◆ WHAT THE TASK REQUIRES:
Starting at the top of the records, output every line through the one that contains "RTL that was", keeping each exactly as it appears.

◆ DATA FOR THE TASK:
· · ·

Background: an optimization exercise with open tools, aiming at small area and a short achievable clock period. Do not read the settings as production practice.
RTL that was checked went through simulation tests only; none was proved equivalent to the original.
The clock port is modelled as an ideal driver, which makes a skipped or thinned clock tree look cheaper than it is; a real chip needs a root buffer or a tree.
No activity file was given, so power comes from the tool's default toggle rates.

==> flow/design.v <==
module strawman_rx_fsm #(
  parameter int DATA_LINE_WIDTH = 40,
  parameter int WORD_SIZE       = 32,
  parameter int TIMEOUT_CYCLES  = 64
) (
  input  logic                       clk,
  input  logic                       rst,
  input  logic [DATA_LINE_WIDTH-1:0] i_flit,
  input  logic                       i_flit_valid,
  output logic [1075:0]              o_protocol_bus,
  output logic                       o_valid,
  input  logic                       i_ready,
  output logic                       o_err,
  output logic                       o_overflow,
  output logic                       o_busy
);
  if (DATA_LINE_WIDTH != 40 || WORD_SIZE != 32 || TIMEOUT_CYCLES < 1) begin : g_bad_cfg
    $error("strawman_rx_fsm: unsupported parameter set");
  end
  logic r_ex, r_dat, r_done, r_busy;
  logic r_valid, r_err, r_ovf;
  logic        rx_mode;
  logic [2:0]  rx_cmd, rx_len;
  logic [31:0] rx_addr;
  logic [5:0]  rx_f1, rx_f2;
  logic [1023:0] rx_data;
  logic [4:0]  r_cnt;
  logic        ob_mode;
  logic [2:0]  ob_cmd, ob_len;
  logic [31:0] ob_addr;
  logic [5:0]  ob_f1, ob_f2;
  logic [1023:0] ob_data;
  logic w_hdr, w_bad, w_good, w_last, w_dwe, w_exwe, w_load, w_hold;
  logic [2:0] h_cmd, h_len;
  logic h_mode;
  assign h_mode = i_flit[0];
  assign h_cmd  = i_flit[4:2];
  assign h_len  = i_flit[7:5];
  assign w_hdr  = !r_busy && i_flit_valid && i_flit[1];
  assign w_bad  = h_cmd > 3'd2 || h_len > 3'd5;
  assign w_good = w_hdr && !w_bad;
  assign w_last = r_cnt == 5'((6'd1 << rx_len) - 6'd1);
  assign w_dwe  = r_dat && i_flit_valid;
  assign w_exwe = r_ex && i_flit_valid;
  assign w_load = r_done && (!r_valid || i_ready);
  assign w_hold = r_valid && !i_ready;
  always_ff @(posedge clk) begin
    if (rst) begin
      r_ex    <= 1'b0;
      r_dat   <= 1'b0;
      r_done  <= 1'b0;
      r_busy  <= 1'b0;
      r_valid <= 1'b0;
      r_err   <= 1'b0;
      r_ovf   <= 1'b0;
    end else begin
      r_ex    <= w_good ? (h_mode && h_cmd != 3'd2) : (r_ex && !i_flit_valid);
      r_dat   <= w_good ? (h_cmd != 3'd0 && !(h_mode && h_cmd != 3'd2)) :
                 w_exwe ? (rx_cmd != 3'd0) : (r_dat && !(i_flit_valid && w_last));
      r_done  <= w_good ? (!h_mode && h_cmd == 3'd0) :
                 (w_exwe && rx_cmd == 3'd0) || (w_dwe && w_last);
      r_busy  <= w_good || (r_busy && !r_done);
      r_valid <= w_load || w_hold;
      r_err   <= w_hdr && w_bad;
      if (r_done && !w_load) r_ovf <= 1'b1;
    end
  end
  always_ff @(posedge clk) begin
    if (!r_busy) begin
      rx_mode  <= h_mode;
      rx_cmd   <= h_cmd;
      rx_len   <= h_len;
      rx_f1    <= i_flit[13:8];
      rx_f2    <= i_flit[19:14];
      rx_addr  <= i_flit[39:8];
      r_cnt    <= 5'd0;
    end else begin
      if (w_exwe) rx_addr <= i_flit[31:0];
      if (w_dwe) r_cnt <= r_cnt + 5'd1;
    end
  end
  for (genvar k = 0; k < 32; k++) begin : g_word
    logic w_sel, w_we;
    assign w_sel = r_dat && r_cnt == 5'(k);
    assign w_we  = w_sel && i_flit_valid;
    always_ff @(posedge clk)
      rx_data[32*k +: 32] <= (i_flit[31:0] & {32{w_we}}) | (rx_data[32*k +: 32] & {32{r_dat}});
  end
  always_ff @(posedge clk) begin
    ob_mode <= (rx_mode & w_load) | (ob_mode & w_hold);
    ob_cmd  <= (rx_cmd & {3{w_load}}) | (ob_cmd & {3{w_hold}});
    ob_len  <= (rx_len & {3{w_load}}) | (ob_len & {3{w_hold}});
    ob_addr <= (rx_addr & {32{w_load && rx_cmd != 3'd2}}) | (ob_addr & {32{w_hold}});
    ob_f1   <= (rx_f1 & {6{w_load && rx_mode}}) | (ob_f1 & {6{w_hold}});
    ob_f2   <= (rx_f2 & {6{w_load && rx_mode}}) | (ob_f2 & {6{w_hold}});
    ob_data <= (rx_data & {1024{w_load}}) | (ob_data & {1024{w_hold}});
  end
  assign o_protocol_bus = {ob_f2, ob_f1, ob_data, ob_addr, ob_len, ob_cmd, 1'b1, ob_mode};
  assign o_valid    = r_valid;
  assign o_err      = r_err;
  assign o_overflow = r_ovf;
  assign o_busy     = r_busy;
endmodule
Settings: LEC_CHECK=0, CAP_MARGIN=20, CORE_MARGIN=2, CORE_UTILIZATION=40, SETUP_SLACK_MARGIN=2.8, SLEW_MARGIN=20; clock period 5.0 ns.
standard.sh (not shown) runs the stock make flow with config.mk's settings and CLKGATE_MAP_FILE= SYNTH_SCRIPT=/design/flow/synth_recipe.tcl, a recipe that flattens the netlist after the stock synthesis.
==> flow/flow/run.sh <==
#!/bin/bash
cp standard.sh standard.sh.txt
export BUFFER_PORTS_ARGS="-buffer_cell sky130_fd_sc_hd__buf_2"
export PRE_CTS_TCL="$(pwd)/flow/cts_hook.tcl"
export MCTS_REGIONS=4
export MCTS_CLUSTER=30
bash standard.sh MATCH_CELL_FOOTPRINT=0 finish > standard.log 2>&1
Other scripts of this flow, unchanged in this note and not shown: flow/flow/cts_hook.tcl, flow/flow/mcts.tcl
==> next run, changes <==
--- a/flow/design.v
+++ b/flow/design.v
@@ -18,12 +18,13 @@
     $error("strawman_rx_fsm: unsupported parameter set");
   end
   logic r_ex, r_dat, r_done, r_busy;
   logic r_valid, r_err, r_ovf;
   logic        rx_mode;
   logic [2:0]  rx_cmd, rx_len;
+  logic        rx_azero;           
   logic [31:0] rx_addr;
   logic [5:0]  rx_f1, rx_f2;
   logic [1023:0] rx_data;
   logic [4:0]  r_cnt;
   logic        ob_mode;
   logic [2:0]  ob_cmd, ob_len;
@@ -63,22 +64,26 @@
       r_valid <= w_load || w_hold;
       r_err   <= w_hdr && w_bad;
       if (r_done && !w_load) r_ovf <= 1'b1;
     end
   end
   always_ff @(posedge clk) begin
-    if (!r_busy) begin
+    if (w_good) begin
       rx_mode  <= h_mode;
       rx_cmd   <= h_cmd;
       rx_len   <= h_len;
+      rx_azero <= h_mode || h_cmd == 3'd2;
       rx_f1    <= i_flit[13:8];
       rx_f2    <= i_flit[19:14];
       rx_addr  <= i_flit[39:8];
       r_cnt    <= 5'd0;
     end else begin
-      if (w_exwe) rx_addr <= i_flit[31:0];
+      if (w_exwe) begin
+        rx_addr  <= i_flit[31:0];
+        rx_azero <= 1'b0;
+      end
       if (w_dwe) r_cnt <= r_cnt + 5'd1;
     end
   end
   for (genvar k = 0; k < 32; k++) begin : g_word
     logic w_sel, w_we;
     assign w_sel = r_dat && r_cnt == 5'(k);
@@ -87,13 +92,13 @@
       rx_data[32*k +: 32] <= (i_flit[31:0] & {32{w_we}}) | (rx_data[32*k +: 32] & {32{r_dat}});
   end
   always_ff @(posedge clk) begin
     ob_mode <= (rx_mode & w_load) | (ob_mode & w_hold);
     ob_cmd  <= (rx_cmd & {3{w_load}}) | (ob_cmd & {3{w_hold}});
     ob_len  <= (rx_len & {3{w_load}}) | (ob_len & {3{w_hold}});
-    ob_addr <= (rx_addr & {32{w_load && rx_cmd != 3'd2}}) | (ob_addr & {32{w_hold}});
+    ob_addr <= (rx_addr & {32{w_load && !rx_azero}}) | (ob_addr & {32{w_hold}});
     ob_f1   <= (rx_f1 & {6{w_load && rx_mode}}) | (ob_f1 & {6{w_hold}});
     ob_f2   <= (rx_f2 & {6{w_load && rx_mode}}) | (ob_f2 & {6{w_hold}});
     ob_data <= (rx_data & {1024{w_load}}) | (ob_data & {1024{w_hold}});
   end
   assign o_protocol_bus = {ob_f2, ob_f1, ob_data, ob_addr, ob_len, ob_cmd, 1'b1, ob_mode};
   assign o_valid    = r_valid;
Synthesized cell count goes up slightly.
Final area is higher slightly.
Worst setup slack is better by 0.031 ns.
Critical path depth went down by 1.
Cell count went up slightly.
Sequential power is about the same.
Synthesized area grows slightly.
Power is about the same.
No functional check of the RTL was part of the first run of this note. No run of this note takes its clock network from TritonCTS; it comes from the design's own scripts or RTL.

· · ·

◆ SOLUTION TO THIS PROBLEM:
Background: an optimization exercise with open tools, aiming at small area and a short achievable clock period. Do not read the settings as production practice.
RTL that was checked went through simulation tests only; none was proved equivalent to the original.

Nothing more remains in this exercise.